The set and lighting design is clearly conceived to give the feeling of people always observing, calculating their next move, like ghostly figures passing in the background. This stylistic choice seems to be a hint and homage to the original staging of Lanoye’s play that saw all actors on stage while moving backwards and forwards in between scenes through the use of chairs. In Basson’s version he has added to this another layer in the use of sliding mirrors as the actors move in and out of the focal points while remaining visible to some degree throughout. The vision does serve the drama of it all in an aesthetically pleasing manner.  

One aspect of the play that did trouble me as somewhat exploitative, especially given the current climate in our country where children and women are so often insensitively depicted and exposed, is the sparring scene between the underaged crown prince (played by Caleb Payne) and Gaveston, where the former is extremely scantily clothed. The text at this point sufficiently carries the meaning that the young prince is struggling with his sense of identity, it does not need him to stand physically exposed in his underwear, pointing a sword at Gaveston, whilst declaring he wishes he could be him. If something doesn’t take the story forward in a meaningful way, it could come across as pure exploitation.

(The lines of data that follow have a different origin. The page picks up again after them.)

[src/rtl/mips_if.sv]
`timescale 1ns/10ps
`include "mips_settings.svh"


// one memory port, comb read, write on rising edge
interface mem_port_if;
	logic [`MIPS_DW-1:0] addr; // byte address
	logic [`MIPS_DW-1:0] wdata;
	logic we;
	logic [`MIPS_DW-1:0] rdata;

	modport initiator (output addr, wdata, we, input rdata);
	modport target (input addr, wdata, we, output rdata);
endinterface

Although I was not overly blown away by all elements of this production, there is something really intelligent in the way Lanoye unravels and reassembles Marlowe’s classic to highlight ever present and relevant issues of identity, pursuit and abuse of power, prejudice, longing and loss. In the end the play culminates in a moment that is the sum of a series of choices (some well-intentioned) so intertwined that no one can undo the gradually accrued damage –an all too frightening revelation that will leave much food for thought.


From a practical perspective, the production does its best to make an Afrikaans play generally accessible to a broader theatre audience using surtitles. A great initiative that may just serve its purpose better if the surtitles were dropped by half its height so that it does not require audience members to break sightlines with the action happening on stage too much (and I say this having sat fairly high up in the theatre where the impact of this gap was supposed to be minimal).


Die Fel Omstrede Kroon van Koning Edward II en Gaveston is onstage at the Baxter Theatre until 27 January 2024. Please note there is an age restriction of 16 years (for nudity and language). Tickets can be booked online through Webtickets.